De kleur van je t-shirt benoemen kost meestal weinig moeite. De geur van je parfum benoemen, is daarentegen een behoorlijke uitdaging. Toch bestaan er mensen voor wie deze 2 opdrachten in moeilijkheidsgraad weinig verschillen. De Jahai-stam, een groep jager-verzamelaars die het tropisch regenwoud op de grens tussen Maleisië en Thailand bewoont, determineert een geur net zo makkelijk als een kleur.

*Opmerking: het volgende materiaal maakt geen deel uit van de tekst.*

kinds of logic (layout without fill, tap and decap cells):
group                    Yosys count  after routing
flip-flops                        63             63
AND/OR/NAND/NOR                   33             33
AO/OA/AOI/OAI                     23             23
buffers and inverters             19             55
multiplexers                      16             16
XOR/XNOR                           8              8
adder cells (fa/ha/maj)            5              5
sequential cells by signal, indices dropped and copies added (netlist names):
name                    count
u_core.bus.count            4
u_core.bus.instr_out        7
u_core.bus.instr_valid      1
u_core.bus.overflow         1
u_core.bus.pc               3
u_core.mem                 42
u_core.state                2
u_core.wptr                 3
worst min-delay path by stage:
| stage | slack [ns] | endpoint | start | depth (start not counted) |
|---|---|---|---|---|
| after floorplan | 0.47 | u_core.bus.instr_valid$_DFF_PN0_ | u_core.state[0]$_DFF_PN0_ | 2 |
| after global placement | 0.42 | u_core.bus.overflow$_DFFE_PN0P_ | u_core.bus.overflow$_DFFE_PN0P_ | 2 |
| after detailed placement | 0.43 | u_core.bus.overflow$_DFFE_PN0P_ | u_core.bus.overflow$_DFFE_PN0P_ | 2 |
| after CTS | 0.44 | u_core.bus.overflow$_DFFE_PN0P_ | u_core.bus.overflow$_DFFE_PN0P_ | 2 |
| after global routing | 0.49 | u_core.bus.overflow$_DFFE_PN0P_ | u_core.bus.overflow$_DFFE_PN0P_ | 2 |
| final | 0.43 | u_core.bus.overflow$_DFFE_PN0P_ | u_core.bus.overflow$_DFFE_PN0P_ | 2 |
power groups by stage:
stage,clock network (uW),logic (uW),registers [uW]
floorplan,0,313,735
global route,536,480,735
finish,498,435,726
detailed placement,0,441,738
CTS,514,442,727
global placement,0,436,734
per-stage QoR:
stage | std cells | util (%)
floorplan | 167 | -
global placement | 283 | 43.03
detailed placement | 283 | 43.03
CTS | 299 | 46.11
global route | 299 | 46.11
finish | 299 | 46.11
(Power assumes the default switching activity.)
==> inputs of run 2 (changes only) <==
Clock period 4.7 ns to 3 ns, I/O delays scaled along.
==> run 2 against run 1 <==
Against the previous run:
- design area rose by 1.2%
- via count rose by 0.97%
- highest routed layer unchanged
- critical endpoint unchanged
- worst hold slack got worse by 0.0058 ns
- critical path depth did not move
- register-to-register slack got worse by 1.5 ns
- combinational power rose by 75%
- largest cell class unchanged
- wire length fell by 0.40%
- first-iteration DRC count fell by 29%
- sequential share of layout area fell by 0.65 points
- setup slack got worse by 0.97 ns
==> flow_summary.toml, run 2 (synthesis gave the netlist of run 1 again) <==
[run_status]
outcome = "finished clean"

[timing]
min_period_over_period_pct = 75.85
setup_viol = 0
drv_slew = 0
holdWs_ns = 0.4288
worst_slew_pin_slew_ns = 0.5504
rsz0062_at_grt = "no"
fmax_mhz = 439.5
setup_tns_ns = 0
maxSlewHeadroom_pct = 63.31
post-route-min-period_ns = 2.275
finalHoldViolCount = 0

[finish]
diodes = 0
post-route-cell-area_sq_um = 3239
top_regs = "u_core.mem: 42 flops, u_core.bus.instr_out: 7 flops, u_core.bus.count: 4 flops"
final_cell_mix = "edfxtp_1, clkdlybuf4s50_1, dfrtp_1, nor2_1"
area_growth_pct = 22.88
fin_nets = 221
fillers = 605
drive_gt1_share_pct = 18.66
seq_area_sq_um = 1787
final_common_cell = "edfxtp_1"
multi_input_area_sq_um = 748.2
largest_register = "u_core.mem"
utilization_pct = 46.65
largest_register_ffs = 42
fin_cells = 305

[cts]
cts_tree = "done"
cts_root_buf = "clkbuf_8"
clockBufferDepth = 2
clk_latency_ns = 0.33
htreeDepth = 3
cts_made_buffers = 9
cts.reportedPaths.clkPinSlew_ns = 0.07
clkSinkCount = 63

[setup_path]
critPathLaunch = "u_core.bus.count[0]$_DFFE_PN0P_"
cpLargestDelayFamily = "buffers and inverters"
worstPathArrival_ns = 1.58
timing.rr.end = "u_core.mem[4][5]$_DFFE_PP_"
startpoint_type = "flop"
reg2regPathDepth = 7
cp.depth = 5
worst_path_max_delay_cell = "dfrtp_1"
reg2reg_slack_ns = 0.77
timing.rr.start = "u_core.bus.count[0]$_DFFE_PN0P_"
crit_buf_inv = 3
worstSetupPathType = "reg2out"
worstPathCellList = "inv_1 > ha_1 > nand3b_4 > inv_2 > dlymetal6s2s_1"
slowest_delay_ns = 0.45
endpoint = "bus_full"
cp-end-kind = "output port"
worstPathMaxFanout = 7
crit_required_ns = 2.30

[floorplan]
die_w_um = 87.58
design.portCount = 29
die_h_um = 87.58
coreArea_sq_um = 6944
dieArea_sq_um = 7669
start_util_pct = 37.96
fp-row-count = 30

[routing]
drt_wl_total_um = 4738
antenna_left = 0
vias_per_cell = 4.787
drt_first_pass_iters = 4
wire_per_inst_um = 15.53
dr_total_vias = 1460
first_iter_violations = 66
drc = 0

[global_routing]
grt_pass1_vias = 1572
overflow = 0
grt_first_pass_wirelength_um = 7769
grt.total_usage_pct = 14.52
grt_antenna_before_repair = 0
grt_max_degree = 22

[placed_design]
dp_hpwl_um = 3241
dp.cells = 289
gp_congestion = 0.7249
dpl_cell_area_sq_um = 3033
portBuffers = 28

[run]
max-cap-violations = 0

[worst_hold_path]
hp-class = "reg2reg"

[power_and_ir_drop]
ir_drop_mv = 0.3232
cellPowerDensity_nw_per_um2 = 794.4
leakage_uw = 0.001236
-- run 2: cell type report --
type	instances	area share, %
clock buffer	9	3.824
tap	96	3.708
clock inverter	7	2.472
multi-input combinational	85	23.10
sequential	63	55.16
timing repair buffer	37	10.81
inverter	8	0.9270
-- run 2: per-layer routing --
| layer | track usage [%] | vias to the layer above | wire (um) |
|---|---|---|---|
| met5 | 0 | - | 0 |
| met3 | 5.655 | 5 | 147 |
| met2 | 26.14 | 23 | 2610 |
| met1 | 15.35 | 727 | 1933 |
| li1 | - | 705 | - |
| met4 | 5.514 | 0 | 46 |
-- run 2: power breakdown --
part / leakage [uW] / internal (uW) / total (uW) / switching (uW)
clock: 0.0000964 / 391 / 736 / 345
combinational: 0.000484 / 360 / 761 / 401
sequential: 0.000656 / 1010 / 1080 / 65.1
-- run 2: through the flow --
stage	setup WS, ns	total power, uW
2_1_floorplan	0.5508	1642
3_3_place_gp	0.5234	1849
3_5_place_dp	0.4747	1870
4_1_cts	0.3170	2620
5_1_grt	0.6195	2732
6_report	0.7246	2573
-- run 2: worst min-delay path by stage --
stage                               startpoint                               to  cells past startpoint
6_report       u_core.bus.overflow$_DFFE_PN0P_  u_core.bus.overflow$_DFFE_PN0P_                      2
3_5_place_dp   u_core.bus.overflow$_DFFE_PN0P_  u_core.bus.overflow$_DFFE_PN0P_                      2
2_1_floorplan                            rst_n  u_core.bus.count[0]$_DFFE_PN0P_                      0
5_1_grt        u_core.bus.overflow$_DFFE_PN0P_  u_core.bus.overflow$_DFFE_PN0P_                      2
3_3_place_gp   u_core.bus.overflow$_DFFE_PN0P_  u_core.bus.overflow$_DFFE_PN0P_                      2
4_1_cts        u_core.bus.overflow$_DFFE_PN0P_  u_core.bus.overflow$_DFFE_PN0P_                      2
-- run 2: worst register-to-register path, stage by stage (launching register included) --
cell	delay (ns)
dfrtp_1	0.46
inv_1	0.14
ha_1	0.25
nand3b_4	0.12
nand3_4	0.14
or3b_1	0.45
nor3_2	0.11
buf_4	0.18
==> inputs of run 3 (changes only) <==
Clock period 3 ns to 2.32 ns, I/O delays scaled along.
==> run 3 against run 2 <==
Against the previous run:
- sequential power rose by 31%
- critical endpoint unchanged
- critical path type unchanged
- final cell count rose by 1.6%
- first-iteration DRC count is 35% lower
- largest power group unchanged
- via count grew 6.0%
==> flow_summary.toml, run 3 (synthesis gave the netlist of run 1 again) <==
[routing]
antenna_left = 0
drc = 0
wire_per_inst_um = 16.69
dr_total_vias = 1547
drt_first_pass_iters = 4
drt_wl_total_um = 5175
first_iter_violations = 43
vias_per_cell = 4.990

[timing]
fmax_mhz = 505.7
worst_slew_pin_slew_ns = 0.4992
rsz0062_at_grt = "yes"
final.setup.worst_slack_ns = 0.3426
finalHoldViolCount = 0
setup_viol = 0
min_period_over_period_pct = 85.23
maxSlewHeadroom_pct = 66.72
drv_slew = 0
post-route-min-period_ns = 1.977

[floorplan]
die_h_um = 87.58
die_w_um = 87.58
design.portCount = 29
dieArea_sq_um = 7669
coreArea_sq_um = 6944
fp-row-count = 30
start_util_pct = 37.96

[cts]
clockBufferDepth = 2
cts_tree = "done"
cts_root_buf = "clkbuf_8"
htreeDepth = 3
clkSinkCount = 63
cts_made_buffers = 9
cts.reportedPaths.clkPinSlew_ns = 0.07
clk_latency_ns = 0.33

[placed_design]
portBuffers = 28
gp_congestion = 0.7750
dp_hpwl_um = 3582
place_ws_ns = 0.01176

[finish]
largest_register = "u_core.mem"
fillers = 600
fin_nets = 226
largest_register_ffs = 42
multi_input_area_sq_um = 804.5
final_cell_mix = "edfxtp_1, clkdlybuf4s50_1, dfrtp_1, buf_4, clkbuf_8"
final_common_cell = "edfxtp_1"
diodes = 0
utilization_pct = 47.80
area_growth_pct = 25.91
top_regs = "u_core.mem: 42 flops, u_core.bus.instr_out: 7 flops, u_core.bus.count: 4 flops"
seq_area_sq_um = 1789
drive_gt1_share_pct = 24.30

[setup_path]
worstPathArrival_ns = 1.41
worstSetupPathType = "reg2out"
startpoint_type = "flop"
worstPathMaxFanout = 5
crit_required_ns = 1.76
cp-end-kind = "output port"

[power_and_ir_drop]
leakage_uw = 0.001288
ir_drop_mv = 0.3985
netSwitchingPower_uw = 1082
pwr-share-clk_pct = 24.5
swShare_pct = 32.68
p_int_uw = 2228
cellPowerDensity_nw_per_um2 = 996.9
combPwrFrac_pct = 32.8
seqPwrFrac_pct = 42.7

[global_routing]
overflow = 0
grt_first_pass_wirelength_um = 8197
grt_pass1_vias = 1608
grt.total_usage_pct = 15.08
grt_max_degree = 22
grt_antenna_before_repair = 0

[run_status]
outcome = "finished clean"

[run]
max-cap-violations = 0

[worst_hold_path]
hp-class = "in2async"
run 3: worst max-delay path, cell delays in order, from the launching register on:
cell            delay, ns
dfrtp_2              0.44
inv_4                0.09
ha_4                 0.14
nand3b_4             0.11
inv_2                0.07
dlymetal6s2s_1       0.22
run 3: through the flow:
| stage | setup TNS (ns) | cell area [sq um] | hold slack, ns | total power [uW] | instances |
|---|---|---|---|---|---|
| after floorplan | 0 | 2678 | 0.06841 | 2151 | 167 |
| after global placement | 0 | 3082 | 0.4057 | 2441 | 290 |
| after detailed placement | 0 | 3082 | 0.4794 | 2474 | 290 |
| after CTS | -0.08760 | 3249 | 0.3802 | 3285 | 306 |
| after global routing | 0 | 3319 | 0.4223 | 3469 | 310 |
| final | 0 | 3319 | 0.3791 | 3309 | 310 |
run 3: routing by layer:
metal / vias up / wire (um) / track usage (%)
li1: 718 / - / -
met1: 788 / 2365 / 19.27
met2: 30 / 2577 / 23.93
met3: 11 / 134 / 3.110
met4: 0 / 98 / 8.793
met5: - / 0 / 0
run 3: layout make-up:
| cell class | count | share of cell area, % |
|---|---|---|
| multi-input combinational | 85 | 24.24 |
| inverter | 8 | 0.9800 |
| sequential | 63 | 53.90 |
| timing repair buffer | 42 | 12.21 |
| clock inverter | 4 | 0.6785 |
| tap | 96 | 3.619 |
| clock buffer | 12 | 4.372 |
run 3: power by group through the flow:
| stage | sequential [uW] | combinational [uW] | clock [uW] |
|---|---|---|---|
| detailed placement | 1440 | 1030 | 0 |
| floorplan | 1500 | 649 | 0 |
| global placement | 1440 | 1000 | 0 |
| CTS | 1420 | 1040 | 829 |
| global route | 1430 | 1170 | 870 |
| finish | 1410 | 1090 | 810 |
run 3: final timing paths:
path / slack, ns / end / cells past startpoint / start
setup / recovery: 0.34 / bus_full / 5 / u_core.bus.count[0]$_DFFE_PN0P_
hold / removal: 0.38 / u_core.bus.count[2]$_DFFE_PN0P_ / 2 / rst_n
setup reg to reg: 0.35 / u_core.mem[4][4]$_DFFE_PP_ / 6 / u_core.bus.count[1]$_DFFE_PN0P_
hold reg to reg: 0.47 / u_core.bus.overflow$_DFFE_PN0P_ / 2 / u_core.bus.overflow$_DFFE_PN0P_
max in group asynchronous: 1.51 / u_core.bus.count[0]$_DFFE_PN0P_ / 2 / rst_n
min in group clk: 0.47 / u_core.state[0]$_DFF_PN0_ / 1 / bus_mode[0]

Lang werd gedacht dat het menselijk was om moeite te hebben met het omschrijven van geuren omdat het reukorgaan bij mensen minder ontwikkeld zou zijn dan andere zintuigen. De ontdekking van de vaardigheden van de Jahai-stam in 2014 trok deze aanname in twijfel. Onderzoekers van de Radboud Universiteit en Lund Universiteit suggereren in een nieuwe studie dat leefwijze invloed heeft op het benoemen van geuren.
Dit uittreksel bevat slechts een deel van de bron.